Much of what we've been doing in recent years involves the reuse of existing material. You do a San Francisco guide, and then San Francisco goes into a California guide, and then it goes into a U.S.A. guide, so you're using the same thing three times and sometimes even more. But I also think there's the increasing realization that so much stuff which you produce in one fashion, you could reuse in another. And if you're doing it in one language, why not do it in another language? We use it in English, and then we use it again in French. I mean, it's going to go the opposite way, the books that we're doing in French are going to come into English. There's lots of potential in all those things.

How much of the year are you on the road these days?

I travel about six months a year. Actually, I started writing a diary of how much I travel and what I do every day in June 1996. It was meticulously time-consuming; it took me about 20 minutes every day to write this damn thing up. It was a record of every day that year, of where I'd stayed, when I'd been at home and when I'd been in hotels and when I'd spent nights on planes. One of the things I learned is that I spent an amazing number of nights on planes -- 12 -- which is a fair percentage of the year. Once I'd done it for a year, I didn't keep the diary up anymore, but I did continue to note down where I stayed every night to see how many nights were at home, how many nights camping, how many nights on planes.
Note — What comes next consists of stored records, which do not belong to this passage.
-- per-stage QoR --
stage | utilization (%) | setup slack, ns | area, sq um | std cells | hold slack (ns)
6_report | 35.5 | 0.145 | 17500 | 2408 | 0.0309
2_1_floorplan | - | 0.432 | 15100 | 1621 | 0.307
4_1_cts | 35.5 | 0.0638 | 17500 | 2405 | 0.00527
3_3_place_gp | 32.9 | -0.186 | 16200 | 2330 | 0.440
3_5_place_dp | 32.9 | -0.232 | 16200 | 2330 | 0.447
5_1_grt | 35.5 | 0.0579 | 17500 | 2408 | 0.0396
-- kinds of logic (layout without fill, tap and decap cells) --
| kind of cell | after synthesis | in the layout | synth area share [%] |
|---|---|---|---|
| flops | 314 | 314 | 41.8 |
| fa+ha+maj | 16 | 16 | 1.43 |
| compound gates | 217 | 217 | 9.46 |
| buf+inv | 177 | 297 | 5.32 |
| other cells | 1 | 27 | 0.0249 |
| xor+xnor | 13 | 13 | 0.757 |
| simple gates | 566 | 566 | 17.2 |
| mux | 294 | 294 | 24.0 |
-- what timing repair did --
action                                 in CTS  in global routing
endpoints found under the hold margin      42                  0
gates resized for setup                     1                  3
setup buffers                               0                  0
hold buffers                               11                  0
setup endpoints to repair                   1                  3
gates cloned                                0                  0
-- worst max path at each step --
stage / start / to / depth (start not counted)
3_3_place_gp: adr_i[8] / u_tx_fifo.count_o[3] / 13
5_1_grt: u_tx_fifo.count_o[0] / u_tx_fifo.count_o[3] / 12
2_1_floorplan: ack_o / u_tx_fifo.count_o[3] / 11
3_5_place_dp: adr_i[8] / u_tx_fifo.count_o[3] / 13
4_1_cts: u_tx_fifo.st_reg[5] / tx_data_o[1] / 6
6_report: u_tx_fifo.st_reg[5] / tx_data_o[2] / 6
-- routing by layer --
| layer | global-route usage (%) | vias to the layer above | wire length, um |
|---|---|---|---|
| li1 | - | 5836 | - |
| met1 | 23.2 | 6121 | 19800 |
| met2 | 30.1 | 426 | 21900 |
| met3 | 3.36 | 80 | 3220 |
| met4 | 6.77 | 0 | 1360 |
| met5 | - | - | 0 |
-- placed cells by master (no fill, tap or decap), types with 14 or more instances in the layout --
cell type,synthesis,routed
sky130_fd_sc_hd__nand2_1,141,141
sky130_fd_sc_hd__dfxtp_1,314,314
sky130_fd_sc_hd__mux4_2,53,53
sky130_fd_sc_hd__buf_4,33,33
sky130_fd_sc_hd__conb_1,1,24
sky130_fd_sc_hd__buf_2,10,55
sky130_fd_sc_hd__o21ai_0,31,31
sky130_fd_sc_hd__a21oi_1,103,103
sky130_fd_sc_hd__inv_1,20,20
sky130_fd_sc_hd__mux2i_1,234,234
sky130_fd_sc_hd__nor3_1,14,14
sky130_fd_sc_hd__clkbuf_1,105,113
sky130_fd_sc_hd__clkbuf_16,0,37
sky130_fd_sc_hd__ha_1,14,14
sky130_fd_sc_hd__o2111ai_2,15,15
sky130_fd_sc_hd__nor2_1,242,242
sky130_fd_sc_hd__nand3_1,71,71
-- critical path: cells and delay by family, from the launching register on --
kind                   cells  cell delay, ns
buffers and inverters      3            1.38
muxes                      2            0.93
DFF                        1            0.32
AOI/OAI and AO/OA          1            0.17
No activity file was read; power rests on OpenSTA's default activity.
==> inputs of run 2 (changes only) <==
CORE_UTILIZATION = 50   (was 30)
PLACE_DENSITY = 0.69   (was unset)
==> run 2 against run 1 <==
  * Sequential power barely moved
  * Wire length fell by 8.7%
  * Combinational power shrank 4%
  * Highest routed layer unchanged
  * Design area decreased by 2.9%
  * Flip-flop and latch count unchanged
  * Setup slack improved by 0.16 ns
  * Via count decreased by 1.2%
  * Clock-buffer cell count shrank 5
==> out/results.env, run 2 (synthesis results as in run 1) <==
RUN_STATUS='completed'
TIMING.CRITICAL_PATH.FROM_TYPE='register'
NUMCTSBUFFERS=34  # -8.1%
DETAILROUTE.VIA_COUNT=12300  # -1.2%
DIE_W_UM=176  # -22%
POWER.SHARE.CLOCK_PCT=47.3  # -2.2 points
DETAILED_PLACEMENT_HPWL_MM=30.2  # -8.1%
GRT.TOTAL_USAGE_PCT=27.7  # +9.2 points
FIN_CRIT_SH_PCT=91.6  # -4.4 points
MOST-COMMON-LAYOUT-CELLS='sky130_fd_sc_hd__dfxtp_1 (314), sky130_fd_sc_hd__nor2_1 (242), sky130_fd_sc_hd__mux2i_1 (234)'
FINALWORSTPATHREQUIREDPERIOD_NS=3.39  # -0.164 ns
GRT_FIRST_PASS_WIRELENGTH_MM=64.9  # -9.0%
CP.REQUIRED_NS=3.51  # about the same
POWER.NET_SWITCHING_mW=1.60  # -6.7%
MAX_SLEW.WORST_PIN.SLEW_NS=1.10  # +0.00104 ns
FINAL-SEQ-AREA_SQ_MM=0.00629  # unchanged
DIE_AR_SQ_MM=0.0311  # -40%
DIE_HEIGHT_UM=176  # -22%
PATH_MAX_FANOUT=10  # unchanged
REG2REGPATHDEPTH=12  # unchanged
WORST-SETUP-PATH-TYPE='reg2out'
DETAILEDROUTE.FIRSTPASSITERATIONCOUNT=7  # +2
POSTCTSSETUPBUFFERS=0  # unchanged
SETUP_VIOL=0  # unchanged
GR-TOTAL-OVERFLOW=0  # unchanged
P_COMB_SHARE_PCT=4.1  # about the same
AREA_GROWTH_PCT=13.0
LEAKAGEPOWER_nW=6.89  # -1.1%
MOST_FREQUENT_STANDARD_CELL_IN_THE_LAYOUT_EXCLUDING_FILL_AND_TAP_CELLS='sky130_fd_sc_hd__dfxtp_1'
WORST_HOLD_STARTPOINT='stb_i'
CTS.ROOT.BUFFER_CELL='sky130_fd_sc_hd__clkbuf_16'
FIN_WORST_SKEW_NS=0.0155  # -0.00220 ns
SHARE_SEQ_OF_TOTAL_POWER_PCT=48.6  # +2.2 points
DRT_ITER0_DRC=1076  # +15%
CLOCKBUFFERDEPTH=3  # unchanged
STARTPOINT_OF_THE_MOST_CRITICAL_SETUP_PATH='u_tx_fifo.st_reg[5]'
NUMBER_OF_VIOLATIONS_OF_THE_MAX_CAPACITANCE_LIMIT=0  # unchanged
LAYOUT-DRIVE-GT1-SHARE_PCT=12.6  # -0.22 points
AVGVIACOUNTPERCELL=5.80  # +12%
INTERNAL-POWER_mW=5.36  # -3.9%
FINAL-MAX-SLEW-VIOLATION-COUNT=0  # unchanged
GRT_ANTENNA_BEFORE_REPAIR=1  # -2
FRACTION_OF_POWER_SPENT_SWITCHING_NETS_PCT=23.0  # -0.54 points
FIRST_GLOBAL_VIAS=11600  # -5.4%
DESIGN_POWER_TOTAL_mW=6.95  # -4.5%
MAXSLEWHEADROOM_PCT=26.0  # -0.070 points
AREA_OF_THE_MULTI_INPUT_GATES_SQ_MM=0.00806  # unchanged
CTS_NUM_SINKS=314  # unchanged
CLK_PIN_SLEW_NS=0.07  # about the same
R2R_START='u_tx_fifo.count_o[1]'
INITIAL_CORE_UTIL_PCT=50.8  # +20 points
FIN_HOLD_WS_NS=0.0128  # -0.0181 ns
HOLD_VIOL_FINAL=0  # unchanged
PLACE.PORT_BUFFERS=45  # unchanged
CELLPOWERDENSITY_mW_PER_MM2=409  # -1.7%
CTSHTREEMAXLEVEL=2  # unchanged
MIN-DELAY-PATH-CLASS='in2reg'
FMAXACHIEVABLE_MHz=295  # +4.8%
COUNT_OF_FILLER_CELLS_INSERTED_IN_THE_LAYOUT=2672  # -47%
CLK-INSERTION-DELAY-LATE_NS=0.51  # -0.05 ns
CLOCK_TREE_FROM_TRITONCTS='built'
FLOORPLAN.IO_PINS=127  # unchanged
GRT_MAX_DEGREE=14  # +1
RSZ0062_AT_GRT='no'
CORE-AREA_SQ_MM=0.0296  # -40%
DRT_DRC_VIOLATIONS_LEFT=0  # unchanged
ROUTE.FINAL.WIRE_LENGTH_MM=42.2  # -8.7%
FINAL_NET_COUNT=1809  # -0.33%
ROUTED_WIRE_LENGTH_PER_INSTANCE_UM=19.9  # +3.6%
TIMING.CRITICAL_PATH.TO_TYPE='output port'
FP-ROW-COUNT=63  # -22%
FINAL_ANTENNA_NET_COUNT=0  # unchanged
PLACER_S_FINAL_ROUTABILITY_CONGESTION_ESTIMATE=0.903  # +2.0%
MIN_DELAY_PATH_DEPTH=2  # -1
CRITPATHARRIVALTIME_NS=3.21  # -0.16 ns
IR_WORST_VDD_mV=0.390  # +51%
--- src/rtl/ts_pkg.sv ---
// package for the thermal supervision block
`default_nettype none
package ts_pkg;
	// register map, printed offsets are indices, byte address is four times the index
	localparam logic [7:0] REG_STATUS_IDX = 8'h51;
	localparam logic [7:0] REG_EVENT_IDX = 8'h53;
	localparam logic [7:0] REG_MASK_IDX = 8'h55;
	localparam logic [7:0] REG_BUCKA_IDX = 8'h5d;
	localparam logic [7:0] REG_BUCKB_IDX = 8'h5e;
	localparam int ADDR_W = 10;
	localparam logic [ADDR_W-1:0] ADDR_STATUS = {REG_STATUS_IDX, 2'b00};
	localparam logic [ADDR_W-1:0] ADDR_EVENT = {REG_EVENT_IDX, 2'b00};
	localparam logic [ADDR_W-1:0] ADDR_MASK = {REG_MASK_IDX, 2'b00};
	localparam logic [ADDR_W-1:0] ADDR_BUCKA = {REG_BUCKA_IDX, 2'b00};
	localparam logic [ADDR_W-1:0] ADDR_BUCKB = {REG_BUCKB_IDX, 2'b00};
	// field positions
	localparam int BIT_WARN = 2;
	localparam int BIT_CRIT = 3;
	localparam int BIT_EN = 0;
	localparam int BIT_GPI = 1;
	// reset values
	localparam logic [7:0] MASK_RST = 8'h00;
	localparam logic [7:0] CONT_RST = 8'h00;
	localparam logic [7:0] ZERO8 = 8'h00;
	// temperature thresholds in degrees celsius
	localparam int TEMP_W = 8;
	localparam logic [TEMP_W-1:0] TEMP_WARN_C = 8'h7d;
	localparam logic [TEMP_W-1:0] THERMAL_CRITICAL_C = 8'h8c;
	localparam logic [TEMP_W-1:0] TEMP_POR_C = 8'h96;

	typedef struct packed {
		logic [ADDR_W-1:0] addr;
		logic [31:0] wdata;
		logic wr;
		logic rd;
	} ts_bus_req_t;

	typedef struct packed {
		logic warn;
		logic crit;
	} ts_flags_t;

	typedef enum logic [1:0] {
		RAIL_OFF,
		RAIL_ON,
		RAIL_TRIPPED
	} ts_rail_st_t;
endpackage
`default_nettype wire

--- src/rtl/ts_thermal_supervision.sv ---
// thermal supervision with register port, rail enables and core reset
//
// The implementer's own choice: the plain strobed port.
`default_nettype none
module ts_thermal_supervision
	import ts_pkg::*;
(
	// clock and reset
	input wire logic mclk_i,
	input wire logic rst_i,
	// register port
	input wire logic [ADDR_W-1:0] addr_i,
	input wire logic [31:0] wdata_i,
	input wire logic wr_i,
	input wire logic rd_i,
	output logic [31:0] rdata_o,
	// sensor and control pins
	input wire logic [TEMP_W-1:0] temp_i,
	input wire logic control_input_pin_i,
	// outputs
	output logic irq_out_n_o,
	output logic rail_a_enable_o,
	output logic rail_b_enable_o,
	output logic core_por_o
);

	////////////////////////////////////////////////////////////////////////
	// state

	typedef struct packed {
		logic [31:0] rdata;
		ts_flags_t status;
		ts_flags_t event_l;
		logic [7:0] mask;
		logic [7:0] cont_a;
		logic [7:0] cont_b;
		ts_rail_st_t rail_a;
		ts_rail_st_t rail_b;
		logic rail_a_en;
		logic rail_b_en;
		logic pin_q;
		logic irq_n;
		logic por;
	} ts_state_t;

	ts_state_t st;
	ts_state_t next_st;
	ts_bus_req_t req;
	logic above_warn;
	logic above_crit;
	logic above_por;
	logic pin_toggle;
	logic fresh_a;
	logic fresh_b;
	logic [7:0] status_byte;
	logic [7:0] event_byte;

	assign req = '{addr: addr_i, wdata: wdata_i, wr: wr_i, rd: rd_i};

	////////////////////////////////////////////////////////////////////////
	// threshold compare

	assign above_warn = temp_i >= TEMP_WARN_C;
	assign above_crit = temp_i >= THERMAL_CRITICAL_C;
	assign above_por = temp_i > TEMP_POR_C;
	assign pin_toggle = control_input_pin_i != st.pin_q;

	////////////////////////////////////////////////////////////////////////
	// rail enable machine

	function automatic ts_rail_st_t rail_next(input ts_rail_st_t cur, input logic crit,
		input logic en_bit, input logic fresh);
		ts_rail_st_t n;
		n = cur;
		case (cur)
			RAIL_OFF:
			begin
				if (en_bit && !crit)
					n = RAIL_ON;
			end
			RAIL_ON:
			begin
				if (crit)
					n = RAIL_TRIPPED;
				else if (!en_bit)
					n = RAIL_OFF;
			end
			RAIL_TRIPPED:
			begin
				if (!crit && fresh && en_bit)
					n = RAIL_ON;
				else if (!en_bit && !crit)
					n = RAIL_OFF;
			end
			default:
				n = RAIL_OFF;
		endcase
		return n;
	endfunction

	////////////////////////////////////////////////////////////////////////
	// next state

	always_comb
	begin
		next_st = st;
		fresh_a = 1'b0;
		fresh_b = 1'b0;
		next_st.pin_q = control_input_pin_i;
		next_st.status.warn = above_warn;
		next_st.status.crit = above_crit;
		status_byte = ZERO8;
		status_byte[BIT_WARN] = st.status.warn;
		status_byte[BIT_CRIT] = st.status.crit;
		event_byte = ZERO8;
		event_byte[BIT_WARN] = st.event_l.warn;
		event_byte[BIT_CRIT] = st.event_l.crit;
		// register writes
		if (req.wr)
		begin
			case (req.addr)
				ADDR_EVENT:
				begin
					if (req.wdata[BIT_WARN])
						next_st.event_l.warn = 1'b0;
					if (req.wdata[BIT_CRIT])
						next_st.event_l.crit = 1'b0;
				end
				ADDR_MASK:
					next_st.mask = req.wdata[7:0];
				ADDR_BUCKA:
				begin
					next_st.cont_a = req.wdata[7:0];
					fresh_a = req.wdata[BIT_EN];
				end
				ADDR_BUCKB:
				begin
					next_st.cont_b = req.wdata[7:0];
					fresh_b = req.wdata[BIT_EN];
				end
				default:
				begin
				end
			endcase
		end
		// pin toggle counts as fresh enable when pin control selected
		if (pin_toggle && st.cont_a[BIT_GPI])
			fresh_a = 1'b1;
		if (pin_toggle && st.cont_b[BIT_GPI])
			fresh_b = 1'b1;
		// rising edges latch events, set wins over clear
		if (above_warn && !st.status.warn)
			next_st.event_l.warn = 1'b1;
		if (above_crit && !st.status.crit)
			next_st.event_l.crit = 1'b1;
		next_st.rail_a = rail_next(st.rail_a, above_crit,
			st.cont_a[BIT_GPI] ? control_input_pin_i : next_st.cont_a[BIT_EN], fresh_a);
		next_st.rail_b = rail_next(st.rail_b, above_crit,
			st.cont_b[BIT_GPI] ? control_input_pin_i : next_st.cont_b[BIT_EN], fresh_b);
		next_st.rail_a_en = next_st.rail_a == RAIL_ON;
		next_st.rail_b_en = next_st.rail_b == RAIL_ON;
		next_st.irq_n = !((next_st.event_l.warn && !next_st.mask[BIT_WARN])
			|| (next_st.event_l.crit && !next_st.mask[BIT_CRIT]));
		next_st.por = above_por;
		// register reads, data one cycle later
		next_st.rdata = '0;
		if (req.rd)
		begin
			case (req.addr)
				ADDR_STATUS:
					next_st.rdata = {24'h000000, status_byte};
				ADDR_EVENT:
					next_st.rdata = {24'h000000, event_byte};
				ADDR_MASK:
					next_st.rdata = {24'h000000, st.mask};
				ADDR_BUCKA:
					next_st.rdata = {24'h000000, st.cont_a};
				ADDR_BUCKB:
					next_st.rdata = {24'h000000, st.cont_b};
				default:
					next_st.rdata = '0;
			endcase
		end
	end

	////////////////////////////////////////////////////////////////////////
	// registers

	always_ff @(posedge mclk_i)
	begin
		if (rst_i)
		begin
			st <= '0;
			st.mask <= MASK_RST;
			st.cont_a <= CONT_RST;
			st.cont_b <= CONT_RST;
			st.rail_a <= RAIL_OFF;
			st.rail_b <= RAIL_OFF;
			st.irq_n <= 1'b1;
		end
		else
			st <= next_st;
	end

	assign rdata_o = st.rdata;
	assign irq_out_n_o = st.irq_n;
	assign rail_a_enable_o = st.rail_a_en;
	assign rail_b_enable_o = st.rail_b_en;
	assign core_por_o = st.por;

	////////////////////////////////////////////////////////////////////////
	// checks

	a_crit_rail_off: assert property (@(posedge mclk_i) disable iff (rst_i)
		$past(above_crit) |-> !rail_a_enable_o && !rail_b_enable_o)
		else $error("rail on above critical");
	a_crit_hold_off: assert property (@(posedge mclk_i) disable iff (rst_i)
		above_crit && $past(above_crit) |=> st.rail_a != RAIL_ON)
		else $error("rail a enabled during critical");
	a_warn_live: assert property (@(posedge mclk_i) disable iff (rst_i)
		##1 st.status.warn == $past(above_warn))
		else $error("warn flag not live");
	a_warn_event: assert property (@(posedge mclk_i) disable iff (rst_i)
		above_warn && !st.status.warn |=> st.event_l.warn)
		else $error("warn event not latched");
	a_crit_event: assert property (@(posedge mclk_i) disable iff (rst_i)
		above_crit && !st.status.crit |=> st.event_l.crit ##1 st.event_l.crit || $past(wr_i))
		else $error("crit event not latched");
	a_irq_held: assert property (@(posedge mclk_i) disable iff (rst_i)
		st.event_l.crit && !st.mask[BIT_CRIT] |-> !irq_out_n_o)
		else $error("irq released with pending event");
	a_por_fast: assert property (@(posedge mclk_i) disable iff (rst_i)
		above_por |=> core_por_o)
		else $error("core reset not asserted");
	a_no_auto_on: assert property (@(posedge mclk_i) disable iff (rst_i)
		st.rail_a == RAIL_TRIPPED && !fresh_a |=> st.rail_a != RAIL_ON)
		else $error("rail a restarted without fresh enable");
	a_fresh_restart: assert property (@(posedge mclk_i) disable iff (rst_i)
		st.rail_a == RAIL_TRIPPED && fresh_a && !above_crit && !st.cont_a[BIT_GPI]
		&& wr_i && addr_i == ADDR_BUCKA |=> ##1 rail_a_enable_o)
		else $error("fresh enable ignored");
	a_thresh_order: assert property (@(posedge mclk_i) disable iff (rst_i)
		above_por |-> above_crit && above_warn)
		else $error("threshold order broken");

	////////////////////////////////////////////////////////////////////////
	// rail checks

	a_rail_b_hold: assert property (@(posedge mclk_i) disable iff (rst_i)
		above_crit && $past(above_crit)
		|=> st.rail_b != RAIL_ON)
		else $error("rail b enabled during critical");

	a_no_auto_on_b: assert property (@(posedge mclk_i) disable iff (rst_i)
		st.rail_b == RAIL_TRIPPED && !fresh_b
		|=> st.rail_b != RAIL_ON)
		else $error("rail b restarted without fresh enable");

	a_fresh_restart_b: assert property (@(posedge mclk_i) disable iff (rst_i)
		st.rail_b == RAIL_TRIPPED && fresh_b && !above_crit && !st.cont_b[BIT_GPI] && wr_i && addr_i == ADDR_BUCKB
		|=> st.rail_b == RAIL_ON)
		else $error("rail b fresh enable ignored");

	a_pin_restart: assert property (@(posedge mclk_i) disable iff (rst_i)
		st.rail_a == RAIL_TRIPPED && pin_toggle && st.cont_a[BIT_GPI] && control_input_pin_i && !above_crit
		|=> st.rail_a == RAIL_ON)
		else $error("pin toggle restart ignored");

	a_trip_rail_a: assert property (@(posedge mclk_i) disable iff (rst_i)
		st.rail_a == RAIL_ON && above_crit
		|=> st.rail_a == RAIL_TRIPPED)
		else $error("rail a not tripped");

	a_trip_rail_b: assert property (@(posedge mclk_i) disable iff (rst_i)
		st.rail_b == RAIL_ON && above_crit
		|=> st.rail_b == RAIL_TRIPPED)
		else $error("rail b not tripped");

	a_rail_a_out: assert property (@(posedge mclk_i) disable iff (rst_i)
		1'b1
		|-> rail_a_enable_o == (st.rail_a == RAIL_ON))
		else $error("rail a output disagrees with state");

	a_rail_b_out: assert property (@(posedge mclk_i) disable iff (rst_i)
		1'b1
		|-> rail_b_enable_o == (st.rail_b == RAIL_ON))
		else $error("rail b output disagrees with state");

	////////////////////////////////////////////////////////////////////////
	// flag, event and core reset checks

	a_crit_live: assert property (@(posedge mclk_i) disable iff (rst_i)
		1'b1
		|=> st.status.crit == $past(above_crit))
		else $error("crit flag not live");

	a_crit_flag_order: assert property (@(posedge mclk_i) disable iff (rst_i)
		st.status.crit
		|-> st.status.warn)
		else $error("crit flag without warn flag");

	a_warn_irq: assert property (@(posedge mclk_i) disable iff (rst_i)
		st.event_l.warn && !st.mask[BIT_WARN]
		|-> !irq_out_n_o)
		else $error("warn event without irq");

	a_irq_quiet: assert property (@(posedge mclk_i) disable iff (rst_i)
		!(st.event_l.warn && !st.mask[BIT_WARN]) && !(st.event_l.crit && !st.mask[BIT_CRIT])
		|-> irq_out_n_o)
		else $error("irq without unmasked event");

	a_warn_sticky: assert property (@(posedge mclk_i) disable iff (rst_i)
		st.event_l.warn && !(wr_i && addr_i == ADDR_EVENT && wdata_i[BIT_WARN])
		|=> st.event_l.warn)
		else $error("warn event lost");

	a_crit_sticky: assert property (@(posedge mclk_i) disable iff (rst_i)
		st.event_l.crit && !(wr_i && addr_i == ADDR_EVENT && wdata_i[BIT_CRIT])
		|=> st.event_l.crit)
		else $error("crit event lost");

	a_por_release: assert property (@(posedge mclk_i) disable iff (rst_i)
		!above_por
		|=> !core_por_o)
		else $error("core reset without high temperature");

	////////////////////////////////////////////////////////////////////////
	// register read checks

	a_status_read: assert property (@(posedge mclk_i) disable iff (rst_i)
		rd_i && addr_i == ADDR_STATUS
		|=> rdata_o[BIT_WARN] == $past(st.status.warn) && rdata_o[BIT_CRIT] == $past(st.status.crit))
		else $error("status read wrong");

	a_event_read: assert property (@(posedge mclk_i) disable iff (rst_i)
		rd_i && addr_i == ADDR_EVENT
		|=> rdata_o[BIT_WARN] == $past(st.event_l.warn) && rdata_o[BIT_CRIT] == $past(st.event_l.crit))
		else $error("event read wrong");

endmodule // ts_thermal_supervision
`default_nettype wire

--- config.mk ---
export PLATFORM = sky130hd
export DESIGN_NAME = ts_thermal_supervision
export DESIGN_NICKNAME = d
export VERILOG_FILES = /design/src/rtl/ts_pkg.sv /design/src/rtl/ts_thermal_supervision.sv
export SDC_FILE = /design/constraint.sdc
export NUM_CORES = 1
export LEC_CHECK = 0
export BUFFER_PORTS_ARGS = -buffer_cell sky130_fd_sc_hd__buf_4
export CORE_MARGIN = 4
export CORE_UTILIZATION = 51
export DETAILED_ROUTE_END_ITERATION = 8
export GPL_TIMING_DRIVEN = 1
export PLACE_DENSITY = 0.84
export SLEW_MARGIN = 10
export SYNTH_ARGS = -nofsm -noshare
export SYNTH_HDL_FRONTEND = slang
export SYNTH_SLANG_ARGS = --single-unit
--- constraint.sdc ---
create_clock -name mclk_i -period 1.85 [get_ports mclk_i]
set_input_delay 0 -clock mclk_i [delete_from_list [all_inputs] [get_ports mclk_i]]
set_output_delay 0 -clock mclk_i [all_outputs]
set_load 0.005 [all_outputs]
# Yosys cells after proc, flatten, opt, wreduce, memory -nomap -nowiden
# Cells that the tools add are included.
# totals
ff_bits	69
latchBits	0
ramBits	0
mem_bits_ro	0
out_inout_bits	36
word_cells	93
memories	0
# classes
add_sub_neg	0
multipliers	0
n_div	0
order_cmp	3
eq_ne	12
n_shift	0
muxes	30
bitwise_logic	1
reduce_logical	29
# ops
op	count
10-bit by 9-bit equality test with 1-bit output, second input constant	5
8-bit one-hot mux with 5 select lines	1
26-bit 2-to-1 mux	1
8-bit 2-to-1 mux	3
2-bit 2-to-1 mux	11
1-bit logical AND	14
1-bit 2-to-1 mux	12
2-bit one-hot mux with 3 select lines	2
2-bit by 1-bit equality test with 1-bit output, second input constant	4
8-bit by 7-bit greater-or-equal comparator with 1-bit output, second input constant	1
8-bit greater-or-equal comparator, second input constant	1
8-bit greater-than comparator, second input constant	1
1-bit zero test	8
2-bit AND reduction	3
2-bit equality test, second input constant	2
2-bit zero test	2
2-bit OR reduction	1
1-bit logical OR	1
1-bit inequality test	1
1-bit NOT	1

# Longest topological paths before layout
# Gate-level depths: netlist (run 1).
# logic_depth
depth_word	10
ltp_mapped	6
ltp_nobuf	4

# Least setup slack after synthesis (run 1)
# Ideal clock, no wire load.
# synth_timing
path_kind	input to register
from	in addr_i[9]
to	reg st (netlist bit rdata_o[2])
t_arrival_ns	1.195
setup_slack_ns	0.589
cell_stages	5
path_buffers	1
cell_sequence	and4bb_2 nand2_1 or4b_4 buf_6 a21oi_2
# synth_via
elab_chain_len	2
elab_cells_between_ends	6
# synth_lines
item	line_no	source
start: declaration	ts_thermal_supervision.sv:12	input wire logic [ADDR_W-1:0] addr_i,
10-bit by 9-bit equality test with 1-bit output	ts_thermal_supervision.sv:169	case (req.addr)
8-bit one-hot mux with 5 select lines (*)	ts_thermal_supervision.sv:169	
end signal: assignment	ts_thermal_supervision.sv:202	st <= next_st;
end: declaration	ts_thermal_supervision.sv:46	ts_state_t st;
# Mark *: on every way between the ends. The rest lies on a longest branch, timed or not.
# A chain may end at the register's enable or synchronous reset.

# Worst setup path after layout (run 1)
# layout_timing
from	in temp_i[5]
to	reg st (netlist bit core_por_o)
# layout_via
elab_chain_len	1
# layout_lines
item	line_no	source
start: declaration	ts_thermal_supervision.sv:18	input wire logic [TEMP_W-1:0] temp_i,
8-bit greater-than comparator	ts_thermal_supervision.sv:65	assign above_por = temp_i > TEMP_POR_C;
# Every way passes these cells.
I mean, the second year was also 12 or 13 nights in planes. It's like losing a night a month, basically.

Do you have any other personal dreams like "Chasing Rickshaws" that you want to work on?

Oh, I've got no shortage of projects. Earlier this year, I had a go at writing a book for our "Journeys" travel series, about a particularly memorable trip I once did. The editors sent it back to me saying it's not good enough yet. So I better work on that some more. It may never come out; maybe I'm just not cut out for that sort of writing. But I'm not going to publish it just because I wrote it; it's got to be good enough.